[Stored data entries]
_ _ _ _
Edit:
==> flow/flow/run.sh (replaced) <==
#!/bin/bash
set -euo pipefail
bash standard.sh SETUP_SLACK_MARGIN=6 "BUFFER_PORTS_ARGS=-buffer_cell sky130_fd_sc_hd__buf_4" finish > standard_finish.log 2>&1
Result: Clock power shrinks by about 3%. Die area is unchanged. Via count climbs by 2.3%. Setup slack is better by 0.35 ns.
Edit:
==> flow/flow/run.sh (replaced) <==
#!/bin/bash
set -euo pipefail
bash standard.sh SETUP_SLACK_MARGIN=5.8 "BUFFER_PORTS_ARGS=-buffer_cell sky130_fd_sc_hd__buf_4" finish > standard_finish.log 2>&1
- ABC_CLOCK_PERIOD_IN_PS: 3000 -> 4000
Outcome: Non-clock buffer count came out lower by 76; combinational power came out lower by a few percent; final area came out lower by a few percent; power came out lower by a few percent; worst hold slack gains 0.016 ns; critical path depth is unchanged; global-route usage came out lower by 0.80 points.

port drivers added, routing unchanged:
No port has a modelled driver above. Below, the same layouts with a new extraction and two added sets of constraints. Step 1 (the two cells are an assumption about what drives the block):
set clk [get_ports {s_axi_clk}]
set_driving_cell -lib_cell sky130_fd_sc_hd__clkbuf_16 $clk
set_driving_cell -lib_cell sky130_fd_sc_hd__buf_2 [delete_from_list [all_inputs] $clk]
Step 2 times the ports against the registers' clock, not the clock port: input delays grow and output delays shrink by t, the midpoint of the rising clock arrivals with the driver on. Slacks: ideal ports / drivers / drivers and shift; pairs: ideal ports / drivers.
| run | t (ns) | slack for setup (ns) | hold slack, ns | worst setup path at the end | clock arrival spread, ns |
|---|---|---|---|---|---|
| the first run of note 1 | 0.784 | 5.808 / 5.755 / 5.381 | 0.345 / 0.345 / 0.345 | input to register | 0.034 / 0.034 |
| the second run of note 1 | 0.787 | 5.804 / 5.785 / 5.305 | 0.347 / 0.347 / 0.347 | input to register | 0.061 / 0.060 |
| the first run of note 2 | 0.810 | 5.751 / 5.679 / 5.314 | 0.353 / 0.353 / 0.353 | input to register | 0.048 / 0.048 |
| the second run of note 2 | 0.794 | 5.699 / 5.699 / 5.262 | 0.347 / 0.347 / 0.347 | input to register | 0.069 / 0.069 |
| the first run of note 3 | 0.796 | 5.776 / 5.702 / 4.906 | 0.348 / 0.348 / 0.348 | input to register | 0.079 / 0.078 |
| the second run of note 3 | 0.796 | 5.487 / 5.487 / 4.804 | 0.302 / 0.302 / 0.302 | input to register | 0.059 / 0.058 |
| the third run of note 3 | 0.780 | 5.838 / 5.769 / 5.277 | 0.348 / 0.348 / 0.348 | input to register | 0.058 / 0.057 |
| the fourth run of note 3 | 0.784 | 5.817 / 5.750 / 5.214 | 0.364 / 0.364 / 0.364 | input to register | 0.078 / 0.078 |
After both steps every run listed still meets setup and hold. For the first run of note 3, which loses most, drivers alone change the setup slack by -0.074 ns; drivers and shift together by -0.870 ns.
Background: an optimization exercise with open tools, aiming at small area. Do not read the settings as production practice.
RTL that was checked went through simulation tests only; none was proved equivalent to the original.
The flow treats the clock pin as an ideal source, which a real chip does not have.
Power and IR drop assume default switching activity.

the baseline:
// BusHarness
module BusHarness(input clk, input reset,
    input [31:0] io_jtag_haddr,
    input  io_jtag_hwrite,
    input [2:0] io_jtag_hsize,
    input [2:0] io_jtag_hburst,
    input [3:0] io_jtag_hprot,
    input [1:0] io_jtag_htrans,
    input  io_jtag_hmastlock,
    input [31:0] io_jtag_hwdata,
    output[31:0] io_jtag_hrdata,
    output io_jtag_hready,
    output io_jtag_hresp,
    input [31:0] io_dmem_haddr,
    input  io_dmem_hwrite,
    input [2:0] io_dmem_hsize,
    input [2:0] io_dmem_hburst,
    input [3:0] io_dmem_hprot,
    input [1:0] io_dmem_htrans,
    input  io_dmem_hmastlock,
    input [31:0] io_dmem_hwdata,
    output[31:0] io_dmem_hrdata,
    output io_dmem_hready,
    output io_dmem_hresp,
    input [31:0] io_imem_haddr,
    input  io_imem_hwrite,
    input [2:0] io_imem_hsize,
    input [2:0] io_imem_hburst,
    input [3:0] io_imem_hprot,
    input [1:0] io_imem_htrans,
    input  io_imem_hmastlock,
    input [31:0] io_imem_hwdata,
    output[31:0] io_imem_hrdata,
    output io_imem_hready,
    output io_imem_hresp,
    output[31:0] io_uart_paddr,
    output io_uart_pwrite,
    output io_uart_psel,
    output io_uart_penable,
    output[31:0] io_uart_pwdata,
    input [31:0] io_uart_prdata,
    input  io_uart_pready,
    input  io_uart_pslverr,
    output[31:0] io_spi_paddr,
    output io_spi_pwrite,
    output io_spi_psel,
    output io_spi_penable,
    output[31:0] io_spi_pwdata,
    input [31:0] io_spi_prdata,
    input  io_spi_pready,
    input  io_spi_pslverr,
    output[31:0] io_i2c_paddr,
    output io_i2c_pwrite,
    output io_i2c_psel,
    output io_i2c_penable,
    output[31:0] io_i2c_pwdata,
    input [31:0] io_i2c_prdata,
    input  io_i2c_pready,
    input  io_i2c_pslverr,
    output[31:0] io_datamem_haddr,
    output io_datamem_hwrite,
    output[2:0] io_datamem_hsize,
    output[2:0] io_datamem_hburst,
    output[3:0] io_datamem_hprot,
    output[1:0] io_datamem_htrans,
    output io_datamem_hmastlock,
    output[31:0] io_datamem_hwdata,
    input [31:0] io_datamem_hrdata,
    output io_datamem_hsel,
    output io_datamem_hreadyin,
    input  io_datamem_hreadyout,
    input  io_datamem_hresp,
    output[31:0] io_codemem_haddr,
    output io_codemem_hwrite,
    output[2:0] io_codemem_hsize,
    output[2:0] io_codemem_hburst,
    output[3:0] io_codemem_hprot,
    output[1:0] io_codemem_htrans,
    output io_codemem_hmastlock,
    output[31:0] io_codemem_hwdata,
    input [31:0] io_codemem_hrdata,
    output io_codemem_hsel,
    output io_codemem_hreadyin,
    input  io_codemem_hreadyout,
    input  io_codemem_hresp
);
Settings: LEC_CHECK=0, ABC_AREA=1, CAP_MARGIN=20, CORE_AREA=4 4 276 276, DIE_AREA=0 0 280 280, PLACE_DENSITY=0.6, SLEW_MARGIN=20; clock period 8.0 ns.
standard.sh (not shown) runs the stock make flow with config.mk's settings and CLKGATE_MAP_FILE= SYNTH_SCRIPT=/design/flow/synth_recipe.tcl, a recipe that flattens the netlist after the stock synthesis.
==> flow/flow/run.sh <==
#!/bin/bash
# Standard ORFS layout with three changes:
#  - ABC maps the logic with an area-oriented script (flow/abc_area.script, used in
#    place of ORFS's abc_area.script; flip-flop mapping is untouched),
#  - port buffers use the smallest buffer cell (buf_1),
#  - after CTS, each clock buffer that drives flip-flops is sized to the smallest
#    clkbuf that keeps its flip-flops' clock slew low (flow/post_cts.tcl).
set -euo pipefail
W=$(pwd)
rm -rf "$W/orfs_scripts"
cp -r "$FLOW_HOME/scripts" "$W/orfs_scripts"
cp "$W/flow/abc_area.script" "$W/orfs_scripts/abc_area.script"
export SCRIPTS_DIR="$W/orfs_scripts"
export BUFFER_PORTS_ARGS="-buffer_cell sky130_fd_sc_hd__buf_1"
export POST_CTS_TCL="$W/flow/post_cts.tcl"
bash standard.sh finish > flow_make.log 2>&1
==> flow/flow/abc_area.script <==
strash
dch
amap
strash
dch
amap
topo
==> flow/flow/post_cts.tcl <==
# Size each clock-tree buffer to the smallest clkbuf whose clock pins keep a low slew.
set clk_slew_target 0.105
set clk_cands {sky130_fd_sc_hd__clkbuf_4 sky130_fd_sc_hd__clkbuf_8 sky130_fd_sc_hd__clkbuf_16}
proc clk_sink_slew {inst} {
  set worst 0.0
  set out [get_pins -of_objects $inst -filter "direction == output"]
  foreach p [get_pins -of_objects [get_nets -of_objects $out] -filter "direction == input"] {
    set s [get_property $p slew_max]
    if {$s > $worst} { set worst $s }
  }
  return $worst
}
estimate_parasitics -placement
set leaves {}
foreach inst [get_cells clkbuf_*] {
  set out [get_pins -of_objects $inst -filter "direction == output"]
  set ff 0
  foreach p [get_pins -of_objects [get_nets -of_objects $out] -filter "direction == input"] {
    if {[get_property $p is_clock]} { incr ff }
  }
  # only buffers that drive flip-flops directly
  set is_leaf 1
  foreach p [get_pins -of_objects [get_nets -of_objects $out] -filter "direction == input"] {
    if {[string match "*clkbuf*" [get_property [get_cells -of_objects $p] ref_name]]} { set is_leaf 0 }
  }
  if {$is_leaf} { lappend leaves $inst }
}
foreach inst $leaves {
  set orig [get_property $inst ref_name]
  foreach c $clk_cands {
    replace_cell $inst $c
    estimate_parasitics -placement
    set s [clk_sink_slew $inst]
    if {$s <= $clk_slew_target || $c eq [lindex $clk_cands end]} {
      puts "clock buffer [get_full_name $inst]: $orig -> $c (sink slew [format %.3f $s])"
      break
    }
  }
}

# legalize after the size changes
detailed_placement
check_placement -verbose
### the baseline -> the candidate
--- a/flow/design.v
+++ b/flow/design.v
@@ -93,20 +93,21 @@
   wire [31:0] hw_m [0:2];
   assign hw_m[0] = io_jtag_hwdata;
   assign hw_m[1] = io_dmem_hwdata;
   assign hw_m[2] = io_imem_hwdata;
   wire [2:0]  s_rdy;
   wire [2:0]  s_resp;
   wire [31:0] s_rdata [0:2];
   reg  [2:0]   skb_valid;
   reg  [2:0]   dph [0:2];       
   reg  [W-1:0] buf_q [0:2];     
+  reg  [2:0]   tgt_q [0:2];     
   reg  [2:0] hold [0:2];
   reg  [2:0] own  [0:2];
   wire [2:0] hold_any;
   assign hold_any[0] = hold[0][0] | hold[1][0] | hold[2][0];
   assign hold_any[1] = hold[0][1] | hold[1][1] | hold[2][1];
   assign hold_any[2] = hold[0][2] | hold[1][2] | hold[2][2];
   wire [W-1:0] req_m [0:2];     
   wire [2:0]   sel   [0:2];     
   wire [2:0]   rdy_ms [0:2];    
   wire [2:0]   mrdy;            
@@ -116,29 +117,30 @@
   genvar m, s;
   generate
     for (m = 0; m < 3; m = m + 1) begin : g_m
       wire use_buf = skb_valid[m] | hold_any[m] | (apb_hold & own[0][m]);
       assign req_m[m] = use_buf ? buf_q[m] : io_m[m];
       wire act = io_m[m][33:32] != 2'b00;
       wire [2:0] dec_io;
       assign dec_io[0] = act & (io_m[m][31:28] == 4'h3);
       assign dec_io[1] = act & (io_m[m][31:28] == 4'h2);
       assign dec_io[2] = act & (io_m[m][31:28] == 4'h0);
-      assign sel[m] = skb_valid[m] ? dph[m] : dec_io;
+      assign sel[m] = skb_valid[m] ? tgt_q[m] : dec_io;
       for (s = 0; s < 3; s = s + 1) begin : g_s
         assign rdy_ms[m][s] = s_rdy[s] & (~hold[s][m] | own[s][m]);
       end
       assign mrdy[m] = ~(|dph[m]) | (|(dph[m] & rdy_ms[m]));
       assign skid[m] = (|dph[m]) & (|(sel[m] & ~rdy_ms[m]));
       assign hrdyin[m] = skb_valid[m] | mrdy[m];
       always @(posedge clk) begin
         buf_q[m] <= req_m[m];
+        if (~use_buf) tgt_q[m] <= dec_io;
         if (reset) begin
           skb_valid[m] <= 1'b0;
           dph[m] <= 3'b000;
         end else if (mrdy[m]) begin
           skb_valid[m] <= skid[m];
           dph[m] <= sel[m];
         end
       end
     end
   endgenerate
Notes after the runs:
The candidate — clock power about 19% higher, the baseline as reference
Overall power of the completed layout: the candidate higher than the baseline
In the metrics for the candidate and the baseline, the one carrying the lower synthesized area per cell is the baseline.
The total met2 wirelength after detailed routing in the candidate was higher than what the baseline gave.
There was hardly any difference in area share of and/or/nand/nor cells after synthesis between the candidate and the baseline.
Taking the candidate over the baseline, the routed wire length ratio works out to 1.16.
[compare] base=the baseline new=the candidate: sequential cell area in the final layout went up, first-iteration DRC count up 195.
Function not checked in the candidate: the RTL went through the layout flow alone.

port drivers added, routing unchanged:
In the flow no input, the clock included, has a driving cell. The finished layouts below were timed again as built, in two steps.
Step 1 (the two cells are an assumption about what drives the block):
set clk [get_ports {clk}]
set_driving_cell -lib_cell sky130_fd_sc_hd__clkbuf_16 $clk
set_driving_cell -lib_cell sky130_fd_sc_hd__buf_2 [delete_from_list [all_inputs] $clk]
Step 2 moves the port delays by t, midway between the first and last clock arrival at a register: inputs arrive t later, outputs are due t later. That takes back most of the time a late clock gives input paths.
Three values: ideal, step 1, step 2; two values: the first two.
| run | shift t [ns] | slack for setup (ns) | slew at the worst register clock pin (ns) |
|---|---|---|---|
| the baseline | 0.448 | 0.637 / 0.589 / 1.037 | 0.10 / 0.10 |
| the candidate | 0.459 | 0.663 / 0.611 / 1.070 | 0.10 / 0.10 |
After both steps setup and hold are still met in every run listed.
What follows belongs to an exercise in optimizing a design on an open flow for small area; a production flow would make more cautious choices.
The RTL was checked by simulation tests, not by an equivalence proof against the original design.
Power is estimated from default activity; no workload was simulated.

==> v3 <==
==> flow/design.v <==
`default_nettype none
module main(clk, buttons, init_cells, leds, rgb, cols, rows);
input wire clk;
input wire [1:0] buttons;
input wire [63:0] init_cells;
output logic [1:0] leds;
output logic [2:0] rgb;
output logic [7:0] cols;
output logic [7:0] rows;
logic [63:0] cells;
logic [7:0] game_lo;       
logic game_hi;             
logic [2:0] display_counter;
logic [2:0] x;
logic [2:0] todo;          
logic [7:0] first_old;     
logic [7:0] prev_old;      
logic rst, load, step, adv;
always_comb begin
  rst = buttons[0];
  load = buttons[0] | buttons[1];
  step = game_hi;
  adv = display_counter[2];
end
always_comb begin
  leds[0] = buttons[0] ^ buttons[1];
  leds[1] = buttons[0] & buttons[1];
  rgb[0] = ~( buttons[0] & ~buttons[1]);
  rgb[1] = ~(~buttons[0] &  buttons[1]);
  rgb[2] = ~( buttons[0] &  buttons[1]);
end
logic [2:0] t;
logic [7:0] dt;
logic [7:0] w0, w1, w2;
integer j;
always_comb begin
  t = x + {2'd0, adv};
  dt = 8'd1 << t;
  w0 = 8'd0; w1 = 8'd0; w2 = 8'd0;
  for (j = 0; j < 8; j = j + 1) begin
    w0 = w0 | ({8{dt[(j+1)%8]}} & cells[8*j +: 8]);
    w1 = w1 | ({8{dt[j]}} & cells[8*j +: 8]);
    if (j > 0) w2 = w2 | ({8{dt[j-1]}} & cells[8*j +: 8]);
  end
  rows = ~(adv ? w0 : w1);
  cols = 8'd1 << x;
end
logic [7:0] above, below, center, next_row;
logic [7:0] u0, u1;      
logic [9:0] v0, v1;      
logic l0, lc, hs, hc;
logic [3:0] tot, nb;
integer k;
always_comb begin
  center = w1;
  if (dt[0]) above = 8'd0;
  else if (step) above = w0;
  else above = prev_old;
  if (!step && (todo == 3'd1) && !dt[7]) below = first_old;
  else below = w2;
  v0[0] = 1'b0; v1[0] = 1'b0; v0[9] = 1'b0; v1[9] = 1'b0;
  for (k = 0; k < 8; k = k + 1) begin
    u0[k] = above[k] ^ below[k];
    u1[k] = above[k] & below[k];
    v0[k+1] = u0[k] ^ center[k];
    v1[k+1] = u1[k] | (u0[k] & center[k]);
  end
  for (k = 0; k < 8; k = k + 1) begin
    l0 = v0[k] ^ v0[k+2] ^ u0[k];
    lc = (v0[k] & v0[k+2]) | (u0[k] & (v0[k] ^ v0[k+2]));
    hs = v1[k] ^ v1[k+2] ^ u1[k];
    hc = (v1[k] & v1[k+2]) | (u1[k] & (v1[k] ^ v1[k+2]));
    next_row[k] = ~hc & (hs ^ lc) & (l0 | center[k]);
  end
end
logic [7:0] game_lo_next;
logic game_lo_last;
always_comb begin
  game_lo_next = {game_lo[6:0], game_lo[7] ^ game_lo[5] ^ game_lo[4] ^ game_lo[3] ^ (game_lo[6:0] == 7'd0)};
  game_lo_last = (game_lo == 8'h80);
end
logic upd;
logic [7:0] we, hold;
always_comb begin
  upd = ~load & (step | (adv & (todo != 3'd0)));
  we = dt & {8{upd}};
  hold = ~we & {8{~load}};
end
always_ff @(posedge clk) begin
  if (rst) begin
    game_lo <= 8'd0;
    game_hi <= 1'b0;
    display_counter <= 3'd0;
    x <= 3'd0;
  end else begin
    game_lo <= step ? 8'd0 : game_lo_next;
    game_hi <= ~step & game_lo_last;
    display_counter <= adv ? 3'd0 : display_counter + 3'd1;
    x <= t;
  end
  for (int y = 0; y < 8; y++)
    cells[8*y +: 8] <= (init_cells[8*y +: 8] & {8{load}}) | (next_row & {8{we[y]}})
                     | (cells[8*y +: 8] & {8{hold[y]}});
  if (load) todo <= 3'd0;
  else if (step) todo <= 3'd7;
  else if (adv && (todo != 3'd0)) todo <= todo - 3'd1;
  if (step) first_old <= w1;
  if (step | adv) prev_old <= w1;
end
endmodule
`default_nettype wire
==> flow/flow/run.sh <==
#!/bin/bash
# Layout flow: the standard flow (standard.sh), with these changes:
#  - synthesis maps the logic with the area-oriented ABC script in
#    flow/abc_area.script instead of ORFS's speed script (the registers are
#    mapped before ABC runs, so they are the standard synthesis's);
#  - synthesis leaves the adders to ABC (no full/half-adder cell extraction);
#  - the port buffers are sky130_fd_sc_hd__buf_1 cells;
#  - clock tree synthesis adds no dummy loads.
# Each step's full output goes to a log file in the work folder.
set -euo pipefail
W=$PWD
cat > "$W/area_synth.tcl" <<EOF
proc abc {args} {
  set i [lsearch -exact \$args -script]
  if {\$i >= 0} { set args [lreplace \$args \$i [expr {\$i + 1}] -script $W/flow/abc_area.script] }
  yosys abc {*}\$args
}
source $W/synth_recipe.tcl
EOF
sed "s#SYNTH_SCRIPT=[^ ]*#SYNTH_SCRIPT=$W/area_synth.tcl#" standard.sh > area_standard.sh
grep -q "SYNTH_SCRIPT=$W/area_synth.tcl" area_standard.sh
export ADDER_MAP_FILE=
export CTS_ARGS="-sink_clustering_enable -repair_clock_nets -dont_use_dummy_load -buf_list \"sky130_fd_sc_hd__clkbuf_4 sky130_fd_sc_hd__clkbuf_8\""
export BUFFER_PORTS_ARGS="-buffer_cell sky130_fd_sc_hd__buf_1"
bash area_standard.sh synth > "$W/synth.log" 2>&1
bash area_standard.sh > "$W/layout.log" 2>&1
test -f out/final.def
==> flow/flow/abc_area.script <==
strash
dc2
dc2
dch -f
map -a
strash
dch -f
map -a
topo
==> flow/standard.sh <==
#!/bin/bash
# synth_recipe.tcl (not shown) runs the flow's synth.tcl, then flattens the netlist and writes it again
# the make line also repeats each setting of config.mk as NAME=value (left out here)
make -C /OpenROAD-flow-scripts/flow DESIGN_CONFIG=/design/flow/config.mk WORK_HOME=/design/flow/orfs CLKGATE_MAP_FILE= SYNTH_SCRIPT=/design/flow/synth_recipe.tcl "${@:-finish}"
==> flow/config.mk <==
export PLATFORM = sky130hd
export DESIGN_NAME = main
export DESIGN_NICKNAME = main
export VERILOG_FILES = /design/flow/design.v
export SDC_FILE = /design/flow/constraint.sdc
export NUM_CORES = 4
export LEC_CHECK = 0
export CAP_MARGIN = 5
export CORE_MARGIN = 2
export CORE_UTILIZATION = 40
export CTS_BUF_LIST = sky130_fd_sc_hd__clkbuf_8
export GPL_TIMING_DRIVEN = 0
export PLACE_DENSITY = 0.6
export SLEW_MARGIN = 5
==> flow/constraint.sdc <==
create_clock -name core_clock -period 7.0 [get_ports {clk}]
set_input_delay 1.4000 -clock core_clock [delete_from_list [all_inputs] [get_ports {clk}]]
set_output_delay 1.4000 -clock core_clock [all_outputs]
set_load 0.01 [all_outputs]
==> v18 (differences from v3) <==
==> flow/design.v, changed modules only <==
module main(clk, buttons, init_cells, leds, rgb, cols, rows);
input wire clk;
input wire [1:0] buttons;
input wire [63:0] init_cells;
output logic [1:0] leds;
output logic [2:0] rgb;
output logic [7:0] cols;
output logic [7:0] rows;
logic [63:0] cells;
logic [8:0] game_counter;
logic [2:0] display_counter;
logic [2:0] x;
logic pending;           
logic [2:0] first_row;   
logic [7:0] first_old;   
logic [7:0] prev_old;    
logic rst, load, step, adv;
always_comb begin
  rst = buttons[0];
  load = buttons[0] | buttons[1];
  step = game_counter[8];
  adv = display_counter[2];
end
always_comb begin
  leds[0] = buttons[0] ^ buttons[1];
  leds[1] = buttons[0] & buttons[1];
  rgb[0] = ~( buttons[0] & ~buttons[1]);
  rgb[1] = ~(~buttons[0] &  buttons[1]);
  rgb[2] = ~( buttons[0] &  buttons[1]);
end
logic [2:0] t;
logic [7:0] dt;
logic [7:0] w0, w1, w2;
integer j;
always_comb begin
  t = x + {2'd0, adv};
  dt = 8'd1 << t;
  w0 = 8'd0; w1 = 8'd0; w2 = 8'd0;
  for (j = 0; j < 8; j = j + 1) begin
    w0 = w0 | ({8{dt[(j+1)%8]}} & cells[8*j +: 8]);
    w1 = w1 | ({8{dt[j]}} & cells[8*j +: 8]);
    w2 = w2 | ({8{dt[(j+7)%8]}} & cells[8*j +: 8]);
  end
  rows = ~(adv ? w0 : w1);
  cols = 8'd1 << x;
end
logic [7:0] above, below, center, next_row;
logic [7:0] u0, u1;      
logic [9:0] v0, v1;      
logic l0, lc, hs, hc;
integer k;
always_comb begin
  center = w1;
  if (dt[0]) above = 8'd0;
  else if (step) above = w0;
  else above = prev_old;
  if (dt[7]) below = 8'd0;
  else if (!step && (t + 3'd1 == first_row)) below = first_old;
  else below = w2;
  v0[0] = 1'b0; v1[0] = 1'b0; v0[9] = 1'b0; v1[9] = 1'b0;
  for (k = 0; k < 8; k = k + 1) begin
    {u1[k], u0[k]} = {1'b0, above[k]} + {1'b0, below[k]};
    {v1[k+1], v0[k+1]} = {1'b0, above[k]} + {1'b0, center[k]} + {1'b0, below[k]};
  end
  for (k = 0; k < 8; k = k + 1) begin
    {lc, l0} = {1'b0, v0[k]} + {1'b0, v0[k+2]} + {1'b0, u0[k]};
    {hc, hs} = {1'b0, v1[k]} + {1'b0, v1[k+2]} + {1'b0, u1[k]};
    next_row[k] = ~hc & (hs ^ lc) & (l0 | center[k]);
  end
end
logic upd;
always_comb upd = step | (pending & adv & (t != first_row));
always_ff @(posedge clk) begin
  if (rst) begin
    game_counter <= 9'd0;
    display_counter <= 3'd0;
    x <= 3'd0;
  end else begin
    game_counter <= step ? 9'd0 : game_counter + 9'd1;
    display_counter <= adv ? 3'd0 : display_counter + 3'd1;
    x <= t;
  end
  if (load) begin
    cells <= init_cells;
    pending <= 1'b0;
  end else begin
    for (int y = 0; y < 8; y++)
      if (upd & dt[y]) cells[8*y +: 8] <= next_row;
    if (step) pending <= 1'b1;
    else if (adv && (t == first_row)) pending <= 1'b0;
  end
  if (step) begin
    first_row <= t;
    first_old <= w1;
  end
  if (step | adv) prev_old <= w1;
end
endmodule
==> flow/run.sh (new file) <==
#!/bin/bash
# synth_recipe.tcl (not shown) runs the flow's synth.tcl, then flattens the netlist and writes it again
# the make line also repeats each setting of config.mk as NAME=value (left out here)
make -C /OpenROAD-flow-scripts/flow DESIGN_CONFIG=/design/flow/config.mk WORK_HOME=/design/flow/orfs CLKGATE_MAP_FILE= SYNTH_SCRIPT=/design/flow/synth_recipe.tcl finish
Settings changed: CAP_MARGIN 5 to 20, CTS_BUF_LIST sky130_fd_sc_hd__clkbuf_8 to default, GPL_TIMING_DRIVEN 0 to default, SLEW_MARGIN 5 to 20.
removed: flow/flow/run.sh
removed: flow/flow/abc_area.script
removed: flow/standard.sh
==> v16 (differences from v3) <==
--- a/flow/design.v
+++ b/flow/design.v
@@ -40,7 +40,7 @@
   for (j = 0; j < 8; j = j + 1) begin
     w0 = w0 | ({8{dt[(j+1)%8]}} & cells[8*j +: 8]);
     w1 = w1 | ({8{dt[j]}} & cells[8*j +: 8]);
-    if (j > 0) w2 = w2 | ({8{dt[j-1]}} & cells[8*j +: 8]);
+    w2 = w2 | ({8{dt[(j+7)%8]}} & cells[8*j +: 8]);
   end
   rows = ~(adv ? w0 : w1);
   cols = 8'd1 << x;
@@ -56,7 +56,8 @@
   if (dt[0]) above = 8'd0;
   else if (step) above = w0;
   else above = prev_old;
-  if (!step && (todo == 3'd1) && !dt[7]) below = first_old;
+  if (dt[7]) below = 8'd0;
+  else if (!step && (todo == 3'd1)) below = first_old;
   else below = w2;
   v0[0] = 1'b0; v1[0] = 1'b0; v0[9] = 1'b0; v1[9] = 1'b0;
   for (k = 0; k < 8; k = k + 1) begin
--- a/flow/flow/run.sh
+++ b/flow/flow/run.sh
@@ -20,7 +20,7 @@
 sed "s#SYNTH_SCRIPT=[^ ]*#SYNTH_SCRIPT=$W/area_synth.tcl#" standard.sh > area_standard.sh
 grep -q "SYNTH_SCRIPT=$W/area_synth.tcl" area_standard.sh
 export ADDER_MAP_FILE=
-export CTS_ARGS="-sink_clustering_enable -repair_clock_nets -dont_use_dummy_load -buf_list \"sky130_fd_sc_hd__clkbuf_4 sky130_fd_sc_hd__clkbuf_8\""
+export CTS_ARGS="-sink_clustering_enable -repair_clock_nets -dont_use_dummy_load -buf_list sky130_fd_sc_hd__clkbuf_8"
 export BUFFER_PORTS_ARGS="-buffer_cell sky130_fd_sc_hd__buf_1"
 bash area_standard.sh synth > "$W/synth.log" 2>&1
 bash area_standard.sh > "$W/layout.log" 2>&1
Settings changed: CORE_UTILIZATION 40 to 55, PLACE_DENSITY 0.6 to 0.7.
==> flow_summary_export.csv <==
group,metric,value,unit
status,outcome,"timing/DRC/antenna clean",
cts,insertion_delay,370,ps
pwr,leakage,2.20,nW
final_layout,drive_gt1_frac,0.0330,
pwr,finalPower,1.30,mW
global_route,use_met2,0.549,
worst_setup_path,crit_type,"reg2reg",
global_route,grt_pass1_wl,28.9,mm
sta,setup_slack,653,ps
worst_setup_path,crit_top_cell,"nand2_1",
die,start_util,0.562,
drt,vias,6210,
logic_synthesis,synthXorXnorAreaFrac,0.0304,
pwr,p_switching,0.457,mW
-- figures above: v16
_ _ _ _
• **AIM OF THE EXERCISE**:
Taking the line with "bash standard.sh SETUP_SLACK_MARGIN=6" as the first and the line with "bash standard.sh SETUP_SLACK_MARGIN=5.8" as the last, retype that stretch of the data above exactly, with no other lines.

• **OUTPUT OF THE EXERCISE**:
bash standard.sh SETUP_SLACK_MARGIN=6 "BUFFER_PORTS_ARGS=-buffer_cell sky130_fd_sc_hd__buf_4" finish > standard_finish.log 2>&1
Result: Clock power shrinks by about 3%. Die area is unchanged. Via count climbs by 2.3%. Setup slack is better by 0.35 ns.
Edit:
==> flow/flow/run.sh (replaced) <==
#!/bin/bash
set -euo pipefail
bash standard.sh SETUP_SLACK_MARGIN=5.8 "BUFFER_PORTS_ARGS=-buffer_cell sky130_fd_sc_hd__buf_4" finish > standard_finish.log 2>&1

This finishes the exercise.